I wish I could pull a number out of the hat and tell you how to price your art.
It’s not that easy, as you’ve surely discovered. Every artist’s path to their sweet spot for pricing is different, and it's important that you find it if you want to make a living from your art.
I’ve come to know that there isn’t a single art market that you can look to as an exact model. There are many art markets—each with its own pricing structure.
Here are a few guidelines to begin with.
1. Your first step is to research your market. Look for artists who do similar work using similar materials and who are at a comparable point in their careers.
Whenever you compare your prices to those of other artists, make sure you know that the work you’re looking at is actually selling. It doesn’t do you any good to look at prices from an artist whose work isn’t moving.
Many artists have adopted a formula for square-inch pricing. This is fine, but it must be based on something. You can’t pull a number out of the air. Follow all of the tips here and your formula will be well grounded.
2. Start lower. It’s easier to start on the low end of the scale and raise your prices than it is to lower your prices later.
However . . .
3. Never undervalue your work. Selling your art too cheaply means you’re probably not getting paid what it’s worth.
When you devalue your art, you devalue the art of every other artist who is trying make a living—many of whom genuinely need the money to survive.
The dangers in pricing your artwork too low are:
- You end up not paying yourself enough for the work you have done, the materials you have used, or your overhead costs.

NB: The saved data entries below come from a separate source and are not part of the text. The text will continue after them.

## config.mk

```make
export PLATFORM = sky130hd
export DESIGN_NAME = port_wr_sram_writer_flat
export DESIGN_NICKNAME = d
export VERILOG_FILES = /design/src/rtl/port_wr_sram_writer_if.sv /design/src/rtl/port_wr_sram_writer.sv /design/src/flat_wrapper.sv
export SDC_FILE = /design/constraint.sdc
export NUM_CORES = 1
export LEC_CHECK = 0
export ABC_AREA = 1
export ABC_CLOCK_PERIOD_IN_PS = 7800
export CAP_MARGIN = 20
export CELL_PAD_IN_SITES_DETAIL_PLACEMENT = 0
export CELL_PAD_IN_SITES_GLOBAL_PLACEMENT = 1
export CORE_ASPECT_RATIO = 0.6
export CORE_UTILIZATION = 47
export CTS_CLUSTER_SIZE = 16
export DETAILED_ROUTE_END_ITERATION = 8
export PLACE_DENSITY_LB_ADDON = 0.1
export SYNTH_ARGS = -nofsm -noshare
export SYNTH_HDL_FRONTEND = slang
export SYNTH_SLANG_ARGS = --single-unit
```

## constraint.sdc

```tcl
create_clock -name clk -period 7.8 [get_ports clk]
set_clock_uncertainty 0.2 [all_clocks]
set_input_delay 1.56 -clock clk [delete_from_list [all_inputs] [get_ports clk]]
set_output_delay 1.56 -clock clk [all_outputs]
set_load 0.02 [all_outputs]
```
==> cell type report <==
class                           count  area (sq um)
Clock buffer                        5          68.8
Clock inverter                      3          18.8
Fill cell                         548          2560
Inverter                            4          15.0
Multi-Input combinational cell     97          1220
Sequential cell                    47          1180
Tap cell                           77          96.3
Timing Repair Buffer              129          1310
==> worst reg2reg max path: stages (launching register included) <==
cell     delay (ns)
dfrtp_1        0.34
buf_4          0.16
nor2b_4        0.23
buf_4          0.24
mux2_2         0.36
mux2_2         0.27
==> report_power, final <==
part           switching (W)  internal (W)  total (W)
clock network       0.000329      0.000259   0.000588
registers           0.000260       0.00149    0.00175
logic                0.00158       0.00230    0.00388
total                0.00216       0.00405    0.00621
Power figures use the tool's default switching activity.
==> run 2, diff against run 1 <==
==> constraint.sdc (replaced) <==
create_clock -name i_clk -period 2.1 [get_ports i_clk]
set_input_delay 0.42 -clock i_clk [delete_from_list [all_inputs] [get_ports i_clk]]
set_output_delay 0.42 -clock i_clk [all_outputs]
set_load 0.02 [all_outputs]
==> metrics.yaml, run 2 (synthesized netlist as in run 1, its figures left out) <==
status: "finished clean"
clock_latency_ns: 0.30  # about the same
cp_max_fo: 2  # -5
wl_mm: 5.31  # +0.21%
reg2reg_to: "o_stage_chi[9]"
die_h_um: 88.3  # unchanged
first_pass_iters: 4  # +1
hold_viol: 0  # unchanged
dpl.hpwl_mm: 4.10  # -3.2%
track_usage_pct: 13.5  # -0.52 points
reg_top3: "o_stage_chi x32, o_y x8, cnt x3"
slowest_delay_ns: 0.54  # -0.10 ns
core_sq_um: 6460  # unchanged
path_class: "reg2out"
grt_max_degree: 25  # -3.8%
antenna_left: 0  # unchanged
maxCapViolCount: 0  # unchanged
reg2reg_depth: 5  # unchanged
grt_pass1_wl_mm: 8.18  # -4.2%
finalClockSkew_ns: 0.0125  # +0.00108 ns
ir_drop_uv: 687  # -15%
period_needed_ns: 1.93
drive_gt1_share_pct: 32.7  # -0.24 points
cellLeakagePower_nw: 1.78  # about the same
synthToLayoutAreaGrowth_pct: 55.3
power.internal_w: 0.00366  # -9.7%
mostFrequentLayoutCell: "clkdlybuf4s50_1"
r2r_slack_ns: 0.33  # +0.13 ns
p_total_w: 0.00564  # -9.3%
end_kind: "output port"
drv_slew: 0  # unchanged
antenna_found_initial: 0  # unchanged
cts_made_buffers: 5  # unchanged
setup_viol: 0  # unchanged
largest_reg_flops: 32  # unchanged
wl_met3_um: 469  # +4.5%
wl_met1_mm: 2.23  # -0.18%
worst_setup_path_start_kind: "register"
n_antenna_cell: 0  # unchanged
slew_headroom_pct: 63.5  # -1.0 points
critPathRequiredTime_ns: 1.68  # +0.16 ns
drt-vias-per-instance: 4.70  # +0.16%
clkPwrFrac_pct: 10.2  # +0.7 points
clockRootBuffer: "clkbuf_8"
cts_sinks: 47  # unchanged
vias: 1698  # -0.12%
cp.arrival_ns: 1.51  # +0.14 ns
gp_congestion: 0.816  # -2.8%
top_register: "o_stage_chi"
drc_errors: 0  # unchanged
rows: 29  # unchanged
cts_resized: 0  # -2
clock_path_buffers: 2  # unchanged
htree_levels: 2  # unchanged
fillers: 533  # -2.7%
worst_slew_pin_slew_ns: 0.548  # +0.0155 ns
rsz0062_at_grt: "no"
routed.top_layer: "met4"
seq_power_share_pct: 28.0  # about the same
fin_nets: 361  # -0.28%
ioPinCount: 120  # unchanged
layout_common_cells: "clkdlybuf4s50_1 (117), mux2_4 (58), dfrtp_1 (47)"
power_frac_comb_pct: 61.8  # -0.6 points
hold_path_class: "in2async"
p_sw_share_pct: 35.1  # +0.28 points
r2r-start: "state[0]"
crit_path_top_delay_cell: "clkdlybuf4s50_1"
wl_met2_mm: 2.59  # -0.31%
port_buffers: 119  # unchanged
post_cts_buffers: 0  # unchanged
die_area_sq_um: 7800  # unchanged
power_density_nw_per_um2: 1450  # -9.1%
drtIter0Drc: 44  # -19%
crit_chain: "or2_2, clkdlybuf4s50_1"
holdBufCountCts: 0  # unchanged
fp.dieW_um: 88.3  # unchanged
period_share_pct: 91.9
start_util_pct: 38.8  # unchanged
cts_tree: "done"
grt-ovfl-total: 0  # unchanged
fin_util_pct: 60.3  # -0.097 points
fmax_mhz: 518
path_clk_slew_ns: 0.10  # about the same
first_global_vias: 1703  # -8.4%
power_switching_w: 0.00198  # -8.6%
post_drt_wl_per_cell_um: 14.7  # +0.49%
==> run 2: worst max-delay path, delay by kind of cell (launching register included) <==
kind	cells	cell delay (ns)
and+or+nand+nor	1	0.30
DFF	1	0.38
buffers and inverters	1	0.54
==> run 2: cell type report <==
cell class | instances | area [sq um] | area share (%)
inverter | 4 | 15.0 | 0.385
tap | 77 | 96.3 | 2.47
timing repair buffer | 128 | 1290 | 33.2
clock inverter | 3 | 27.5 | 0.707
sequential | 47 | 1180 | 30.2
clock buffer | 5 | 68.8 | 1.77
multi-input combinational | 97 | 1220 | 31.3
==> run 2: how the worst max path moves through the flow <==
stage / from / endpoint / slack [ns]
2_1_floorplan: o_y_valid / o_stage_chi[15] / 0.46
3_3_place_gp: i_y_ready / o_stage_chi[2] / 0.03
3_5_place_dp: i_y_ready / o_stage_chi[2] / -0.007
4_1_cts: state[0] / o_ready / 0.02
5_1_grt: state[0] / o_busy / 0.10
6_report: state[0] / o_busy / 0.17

- You find it difficult to raise prices dramatically once you discover you’re losing money because the audience you created will no longer be able to afford your work.
On the other hand, the danger in pricing your artwork too high is that you may price yourself out of your market. This is why you must …
4. Understand your profit margin. If you have plans to seek galleries or consultants to help sell your art at some point, you must build in a profit margin to account for their commissions. For most artists, this is 50% of the retail price.
Editioned bronze sculptures are at least triple the foundry price, with 1/3 going to the foundry, 1/3 to a gallery, and 1/3 to the artist.
Pricing giclées is another matter. Barney Davey’s book, How to Price Digital Fine Art Prints, offers these options: price by a percentage of the original piece or by a multiple of the production cost.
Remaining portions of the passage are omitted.